**EXERCISE BRIEF:** The lines to be copied are those below that contain "hresp".

───── RECORD EXCERPTS ─────

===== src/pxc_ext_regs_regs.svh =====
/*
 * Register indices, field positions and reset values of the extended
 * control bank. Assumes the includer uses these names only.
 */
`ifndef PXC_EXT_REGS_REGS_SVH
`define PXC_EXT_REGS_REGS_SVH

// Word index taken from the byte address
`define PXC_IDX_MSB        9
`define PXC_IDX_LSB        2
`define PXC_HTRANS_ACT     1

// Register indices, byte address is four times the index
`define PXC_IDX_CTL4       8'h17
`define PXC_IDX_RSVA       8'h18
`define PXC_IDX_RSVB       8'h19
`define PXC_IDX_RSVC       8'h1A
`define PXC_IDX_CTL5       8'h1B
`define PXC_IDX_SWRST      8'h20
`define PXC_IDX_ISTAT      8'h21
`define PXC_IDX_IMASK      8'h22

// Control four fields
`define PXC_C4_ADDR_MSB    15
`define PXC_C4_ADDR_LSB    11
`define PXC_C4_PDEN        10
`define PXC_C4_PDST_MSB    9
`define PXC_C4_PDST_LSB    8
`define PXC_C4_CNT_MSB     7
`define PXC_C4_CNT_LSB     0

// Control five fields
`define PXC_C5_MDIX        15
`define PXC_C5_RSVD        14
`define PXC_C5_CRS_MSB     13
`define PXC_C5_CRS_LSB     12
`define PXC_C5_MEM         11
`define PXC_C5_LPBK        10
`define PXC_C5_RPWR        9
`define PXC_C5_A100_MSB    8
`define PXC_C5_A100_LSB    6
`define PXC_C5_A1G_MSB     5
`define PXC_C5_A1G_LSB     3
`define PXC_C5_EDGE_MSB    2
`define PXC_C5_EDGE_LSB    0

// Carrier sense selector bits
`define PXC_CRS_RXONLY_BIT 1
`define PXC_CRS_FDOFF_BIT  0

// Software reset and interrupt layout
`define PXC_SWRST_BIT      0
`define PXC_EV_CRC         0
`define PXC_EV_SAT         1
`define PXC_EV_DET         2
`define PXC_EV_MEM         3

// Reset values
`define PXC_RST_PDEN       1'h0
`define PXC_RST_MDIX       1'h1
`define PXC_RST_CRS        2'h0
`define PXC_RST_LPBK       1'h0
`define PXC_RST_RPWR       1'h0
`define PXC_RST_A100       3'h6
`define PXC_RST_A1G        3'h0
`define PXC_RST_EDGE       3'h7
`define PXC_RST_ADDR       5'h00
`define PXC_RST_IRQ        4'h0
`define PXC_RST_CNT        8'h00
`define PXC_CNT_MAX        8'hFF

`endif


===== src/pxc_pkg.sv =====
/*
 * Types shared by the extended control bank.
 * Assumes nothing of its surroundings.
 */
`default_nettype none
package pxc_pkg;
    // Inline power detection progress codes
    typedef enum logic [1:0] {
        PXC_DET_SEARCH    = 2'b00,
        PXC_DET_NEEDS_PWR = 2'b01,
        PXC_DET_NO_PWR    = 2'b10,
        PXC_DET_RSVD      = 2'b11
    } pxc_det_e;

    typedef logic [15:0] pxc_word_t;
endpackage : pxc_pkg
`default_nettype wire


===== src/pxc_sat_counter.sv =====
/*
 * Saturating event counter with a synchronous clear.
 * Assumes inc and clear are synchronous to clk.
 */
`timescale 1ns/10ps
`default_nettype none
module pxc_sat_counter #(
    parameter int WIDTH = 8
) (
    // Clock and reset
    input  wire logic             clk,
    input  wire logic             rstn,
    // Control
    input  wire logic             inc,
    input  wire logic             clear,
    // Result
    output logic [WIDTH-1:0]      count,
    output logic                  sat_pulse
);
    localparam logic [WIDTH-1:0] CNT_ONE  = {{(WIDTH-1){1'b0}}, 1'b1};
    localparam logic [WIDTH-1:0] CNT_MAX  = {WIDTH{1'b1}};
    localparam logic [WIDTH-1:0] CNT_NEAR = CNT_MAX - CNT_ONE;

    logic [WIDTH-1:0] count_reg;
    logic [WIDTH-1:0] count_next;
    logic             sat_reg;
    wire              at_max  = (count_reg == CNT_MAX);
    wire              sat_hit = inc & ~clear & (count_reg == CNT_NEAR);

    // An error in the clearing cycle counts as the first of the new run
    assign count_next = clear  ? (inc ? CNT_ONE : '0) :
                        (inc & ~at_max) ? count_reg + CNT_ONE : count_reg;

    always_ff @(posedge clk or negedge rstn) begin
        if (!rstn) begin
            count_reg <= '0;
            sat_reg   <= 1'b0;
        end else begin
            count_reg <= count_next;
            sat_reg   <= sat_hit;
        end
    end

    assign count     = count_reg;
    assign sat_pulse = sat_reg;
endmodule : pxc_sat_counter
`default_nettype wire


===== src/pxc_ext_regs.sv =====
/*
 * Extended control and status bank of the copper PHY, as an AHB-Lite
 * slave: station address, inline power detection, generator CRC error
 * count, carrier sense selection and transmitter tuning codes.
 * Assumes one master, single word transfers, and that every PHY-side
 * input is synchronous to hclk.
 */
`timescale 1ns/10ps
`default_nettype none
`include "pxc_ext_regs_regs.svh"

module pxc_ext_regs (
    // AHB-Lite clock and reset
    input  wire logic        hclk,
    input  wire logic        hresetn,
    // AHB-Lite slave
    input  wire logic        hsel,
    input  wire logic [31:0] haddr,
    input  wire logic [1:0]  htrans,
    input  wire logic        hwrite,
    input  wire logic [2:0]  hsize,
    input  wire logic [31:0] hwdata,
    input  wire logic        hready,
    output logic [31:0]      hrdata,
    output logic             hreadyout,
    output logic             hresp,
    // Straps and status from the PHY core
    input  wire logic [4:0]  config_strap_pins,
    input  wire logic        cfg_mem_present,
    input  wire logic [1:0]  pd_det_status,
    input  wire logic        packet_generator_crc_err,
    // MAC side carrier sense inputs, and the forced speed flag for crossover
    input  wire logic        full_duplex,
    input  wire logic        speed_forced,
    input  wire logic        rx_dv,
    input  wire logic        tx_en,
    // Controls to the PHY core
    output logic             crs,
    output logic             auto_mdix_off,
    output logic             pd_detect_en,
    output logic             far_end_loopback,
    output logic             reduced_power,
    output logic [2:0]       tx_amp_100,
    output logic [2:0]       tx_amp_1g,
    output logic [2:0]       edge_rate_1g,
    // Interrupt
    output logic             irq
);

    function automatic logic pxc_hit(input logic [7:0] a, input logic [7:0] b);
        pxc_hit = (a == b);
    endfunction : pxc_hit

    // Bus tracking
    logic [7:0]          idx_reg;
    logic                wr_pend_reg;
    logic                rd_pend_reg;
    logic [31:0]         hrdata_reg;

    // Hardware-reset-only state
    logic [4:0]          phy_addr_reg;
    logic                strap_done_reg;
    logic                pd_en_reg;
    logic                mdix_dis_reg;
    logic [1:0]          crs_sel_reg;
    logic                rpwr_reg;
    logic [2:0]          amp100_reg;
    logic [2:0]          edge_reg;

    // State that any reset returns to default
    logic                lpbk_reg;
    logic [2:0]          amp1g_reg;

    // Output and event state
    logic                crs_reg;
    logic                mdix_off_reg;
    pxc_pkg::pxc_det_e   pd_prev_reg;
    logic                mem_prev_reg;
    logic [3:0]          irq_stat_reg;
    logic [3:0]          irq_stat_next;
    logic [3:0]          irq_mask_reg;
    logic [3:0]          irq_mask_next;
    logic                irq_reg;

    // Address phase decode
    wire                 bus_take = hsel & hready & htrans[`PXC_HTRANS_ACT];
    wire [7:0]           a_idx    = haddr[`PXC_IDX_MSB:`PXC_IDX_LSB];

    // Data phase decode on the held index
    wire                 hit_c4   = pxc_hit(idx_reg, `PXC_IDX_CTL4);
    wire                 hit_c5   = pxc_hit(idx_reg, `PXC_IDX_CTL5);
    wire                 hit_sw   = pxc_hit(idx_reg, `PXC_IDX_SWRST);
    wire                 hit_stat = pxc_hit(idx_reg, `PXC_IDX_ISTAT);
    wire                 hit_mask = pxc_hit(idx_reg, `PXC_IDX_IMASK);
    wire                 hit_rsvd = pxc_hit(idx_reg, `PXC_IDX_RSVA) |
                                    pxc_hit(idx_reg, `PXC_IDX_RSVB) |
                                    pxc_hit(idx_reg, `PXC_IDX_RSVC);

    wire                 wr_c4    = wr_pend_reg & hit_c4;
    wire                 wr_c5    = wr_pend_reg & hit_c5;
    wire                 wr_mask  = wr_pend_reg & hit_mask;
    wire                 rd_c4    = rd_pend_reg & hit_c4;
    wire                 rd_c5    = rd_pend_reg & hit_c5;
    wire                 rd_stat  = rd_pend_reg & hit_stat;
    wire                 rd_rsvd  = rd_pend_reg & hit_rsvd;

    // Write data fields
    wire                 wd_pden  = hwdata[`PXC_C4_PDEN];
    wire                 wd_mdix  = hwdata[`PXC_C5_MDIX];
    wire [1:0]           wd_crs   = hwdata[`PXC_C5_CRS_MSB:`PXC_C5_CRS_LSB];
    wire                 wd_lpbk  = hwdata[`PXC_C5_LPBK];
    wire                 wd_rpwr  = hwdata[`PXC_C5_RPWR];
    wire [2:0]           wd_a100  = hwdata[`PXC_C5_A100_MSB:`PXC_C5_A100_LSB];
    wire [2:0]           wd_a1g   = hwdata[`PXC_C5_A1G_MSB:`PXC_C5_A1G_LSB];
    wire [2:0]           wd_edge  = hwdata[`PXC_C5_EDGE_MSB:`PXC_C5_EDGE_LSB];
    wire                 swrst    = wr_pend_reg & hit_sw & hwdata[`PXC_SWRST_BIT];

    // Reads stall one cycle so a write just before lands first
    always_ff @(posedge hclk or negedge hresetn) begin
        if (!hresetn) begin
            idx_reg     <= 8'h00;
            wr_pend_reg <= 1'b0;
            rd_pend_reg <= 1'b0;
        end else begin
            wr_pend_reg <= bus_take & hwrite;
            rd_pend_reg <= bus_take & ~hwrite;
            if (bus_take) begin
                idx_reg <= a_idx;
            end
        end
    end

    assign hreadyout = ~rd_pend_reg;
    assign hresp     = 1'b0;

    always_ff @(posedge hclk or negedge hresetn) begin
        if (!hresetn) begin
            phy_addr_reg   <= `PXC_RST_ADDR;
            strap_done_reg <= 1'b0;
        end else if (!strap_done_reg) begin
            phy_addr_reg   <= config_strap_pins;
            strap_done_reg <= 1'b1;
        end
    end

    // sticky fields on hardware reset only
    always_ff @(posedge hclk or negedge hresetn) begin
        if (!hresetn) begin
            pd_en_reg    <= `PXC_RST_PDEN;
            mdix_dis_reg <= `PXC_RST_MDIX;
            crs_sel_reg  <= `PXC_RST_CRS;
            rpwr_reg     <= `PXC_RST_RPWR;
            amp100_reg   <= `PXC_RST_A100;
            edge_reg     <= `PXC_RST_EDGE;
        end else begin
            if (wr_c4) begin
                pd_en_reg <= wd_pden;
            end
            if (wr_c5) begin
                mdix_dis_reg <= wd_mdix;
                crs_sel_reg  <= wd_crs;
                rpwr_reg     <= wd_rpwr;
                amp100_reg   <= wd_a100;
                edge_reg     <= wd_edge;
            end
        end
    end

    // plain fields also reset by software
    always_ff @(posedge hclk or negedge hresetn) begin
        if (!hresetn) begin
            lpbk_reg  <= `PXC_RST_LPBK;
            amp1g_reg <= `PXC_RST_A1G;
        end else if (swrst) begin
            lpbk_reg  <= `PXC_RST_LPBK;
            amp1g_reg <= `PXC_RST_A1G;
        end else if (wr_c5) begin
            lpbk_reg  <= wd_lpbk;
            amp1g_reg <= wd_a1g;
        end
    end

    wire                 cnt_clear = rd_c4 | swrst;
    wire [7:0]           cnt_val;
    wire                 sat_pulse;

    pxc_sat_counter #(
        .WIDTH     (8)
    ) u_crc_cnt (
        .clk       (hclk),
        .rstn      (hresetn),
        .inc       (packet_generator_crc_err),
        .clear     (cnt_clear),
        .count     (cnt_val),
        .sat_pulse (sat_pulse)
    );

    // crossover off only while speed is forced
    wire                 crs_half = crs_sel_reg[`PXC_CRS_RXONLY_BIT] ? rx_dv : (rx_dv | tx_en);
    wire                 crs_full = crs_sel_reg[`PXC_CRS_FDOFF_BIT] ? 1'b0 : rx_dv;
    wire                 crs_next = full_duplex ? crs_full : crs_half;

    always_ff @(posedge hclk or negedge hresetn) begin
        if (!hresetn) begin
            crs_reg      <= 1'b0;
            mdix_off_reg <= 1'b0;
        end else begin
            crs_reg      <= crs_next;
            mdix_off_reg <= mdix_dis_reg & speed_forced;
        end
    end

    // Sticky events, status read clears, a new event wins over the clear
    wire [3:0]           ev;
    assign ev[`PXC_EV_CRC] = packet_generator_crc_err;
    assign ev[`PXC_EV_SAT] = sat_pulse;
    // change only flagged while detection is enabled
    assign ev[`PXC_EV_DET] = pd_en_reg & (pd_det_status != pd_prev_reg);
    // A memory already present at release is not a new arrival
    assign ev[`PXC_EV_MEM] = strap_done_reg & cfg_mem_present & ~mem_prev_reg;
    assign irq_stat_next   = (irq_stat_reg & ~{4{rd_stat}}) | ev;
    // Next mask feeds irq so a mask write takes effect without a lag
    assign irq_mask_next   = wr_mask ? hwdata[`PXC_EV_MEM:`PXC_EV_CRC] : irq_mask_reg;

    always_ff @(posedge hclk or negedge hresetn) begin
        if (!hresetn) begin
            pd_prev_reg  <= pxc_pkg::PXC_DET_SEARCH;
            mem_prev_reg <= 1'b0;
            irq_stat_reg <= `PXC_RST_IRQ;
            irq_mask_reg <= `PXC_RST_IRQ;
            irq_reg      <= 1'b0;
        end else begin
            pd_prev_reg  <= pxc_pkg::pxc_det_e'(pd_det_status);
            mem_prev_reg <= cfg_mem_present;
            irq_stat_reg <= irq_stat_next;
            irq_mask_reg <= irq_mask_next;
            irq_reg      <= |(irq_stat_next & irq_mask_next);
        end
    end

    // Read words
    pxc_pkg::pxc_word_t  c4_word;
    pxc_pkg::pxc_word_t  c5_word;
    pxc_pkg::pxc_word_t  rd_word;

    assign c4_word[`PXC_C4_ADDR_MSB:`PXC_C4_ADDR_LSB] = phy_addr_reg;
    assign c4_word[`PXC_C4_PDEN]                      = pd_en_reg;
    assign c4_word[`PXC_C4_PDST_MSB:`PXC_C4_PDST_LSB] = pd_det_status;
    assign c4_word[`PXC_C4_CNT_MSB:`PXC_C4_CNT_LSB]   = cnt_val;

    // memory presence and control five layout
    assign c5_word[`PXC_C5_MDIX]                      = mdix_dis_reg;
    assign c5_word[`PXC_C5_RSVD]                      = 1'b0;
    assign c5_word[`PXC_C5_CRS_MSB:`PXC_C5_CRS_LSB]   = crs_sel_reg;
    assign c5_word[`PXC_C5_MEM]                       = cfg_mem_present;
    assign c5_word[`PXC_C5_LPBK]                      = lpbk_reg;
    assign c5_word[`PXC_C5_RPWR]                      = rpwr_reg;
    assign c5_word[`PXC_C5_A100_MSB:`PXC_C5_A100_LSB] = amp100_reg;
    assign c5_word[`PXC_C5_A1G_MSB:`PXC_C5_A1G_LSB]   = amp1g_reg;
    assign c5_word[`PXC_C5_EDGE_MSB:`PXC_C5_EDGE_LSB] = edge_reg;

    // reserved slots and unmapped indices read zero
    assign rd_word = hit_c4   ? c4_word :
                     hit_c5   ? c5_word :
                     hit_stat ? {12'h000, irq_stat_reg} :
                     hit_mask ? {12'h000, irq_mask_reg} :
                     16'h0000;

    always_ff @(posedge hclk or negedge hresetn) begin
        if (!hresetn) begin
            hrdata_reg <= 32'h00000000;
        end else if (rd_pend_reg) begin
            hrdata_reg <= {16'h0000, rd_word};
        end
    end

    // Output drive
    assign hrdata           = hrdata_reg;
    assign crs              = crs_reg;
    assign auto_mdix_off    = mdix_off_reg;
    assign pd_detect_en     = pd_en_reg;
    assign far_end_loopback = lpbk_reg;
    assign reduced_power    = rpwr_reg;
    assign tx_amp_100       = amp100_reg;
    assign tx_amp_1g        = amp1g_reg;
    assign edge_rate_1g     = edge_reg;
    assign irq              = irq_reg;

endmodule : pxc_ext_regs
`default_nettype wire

─────
───── RECORD EXCERPTS ─────

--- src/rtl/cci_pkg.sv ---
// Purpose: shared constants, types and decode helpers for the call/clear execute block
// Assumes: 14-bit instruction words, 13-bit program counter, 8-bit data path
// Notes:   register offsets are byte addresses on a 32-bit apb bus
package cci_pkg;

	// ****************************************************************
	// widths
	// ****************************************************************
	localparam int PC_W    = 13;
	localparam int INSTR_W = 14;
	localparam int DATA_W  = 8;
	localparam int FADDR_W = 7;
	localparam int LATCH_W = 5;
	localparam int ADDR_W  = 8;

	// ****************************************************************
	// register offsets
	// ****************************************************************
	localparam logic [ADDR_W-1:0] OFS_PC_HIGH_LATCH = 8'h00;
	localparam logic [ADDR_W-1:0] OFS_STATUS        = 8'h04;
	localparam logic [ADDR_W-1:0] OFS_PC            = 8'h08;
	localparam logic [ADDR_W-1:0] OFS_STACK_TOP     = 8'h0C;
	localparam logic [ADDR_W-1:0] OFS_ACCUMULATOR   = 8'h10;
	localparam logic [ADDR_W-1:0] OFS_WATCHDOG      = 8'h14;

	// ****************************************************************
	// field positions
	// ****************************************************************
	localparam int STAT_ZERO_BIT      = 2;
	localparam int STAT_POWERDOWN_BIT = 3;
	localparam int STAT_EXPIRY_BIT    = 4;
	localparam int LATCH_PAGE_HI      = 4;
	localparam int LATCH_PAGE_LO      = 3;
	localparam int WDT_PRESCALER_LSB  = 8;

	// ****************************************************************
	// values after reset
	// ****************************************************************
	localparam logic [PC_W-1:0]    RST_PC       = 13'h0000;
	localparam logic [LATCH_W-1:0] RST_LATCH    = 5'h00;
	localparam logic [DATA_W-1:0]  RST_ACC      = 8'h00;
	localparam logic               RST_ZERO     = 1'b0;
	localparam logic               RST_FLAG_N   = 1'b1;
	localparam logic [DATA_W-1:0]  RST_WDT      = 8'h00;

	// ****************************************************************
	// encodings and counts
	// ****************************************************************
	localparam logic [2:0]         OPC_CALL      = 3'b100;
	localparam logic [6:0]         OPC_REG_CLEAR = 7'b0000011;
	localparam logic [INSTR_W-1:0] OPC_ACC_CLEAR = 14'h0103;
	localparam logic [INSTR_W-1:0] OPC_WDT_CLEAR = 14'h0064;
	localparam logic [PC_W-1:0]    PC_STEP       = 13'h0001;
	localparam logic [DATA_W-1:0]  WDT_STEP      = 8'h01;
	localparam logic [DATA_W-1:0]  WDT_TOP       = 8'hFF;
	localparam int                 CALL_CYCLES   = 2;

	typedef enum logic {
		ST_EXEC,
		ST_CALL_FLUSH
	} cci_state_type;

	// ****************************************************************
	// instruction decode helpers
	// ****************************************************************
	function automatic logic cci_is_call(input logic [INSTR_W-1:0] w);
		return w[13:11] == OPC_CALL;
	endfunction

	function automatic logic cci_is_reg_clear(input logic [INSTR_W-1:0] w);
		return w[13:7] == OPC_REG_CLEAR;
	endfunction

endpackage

─────

**WORKED SOLUTION:**
    output logic             hresp,
    assign hresp     = 1'b0;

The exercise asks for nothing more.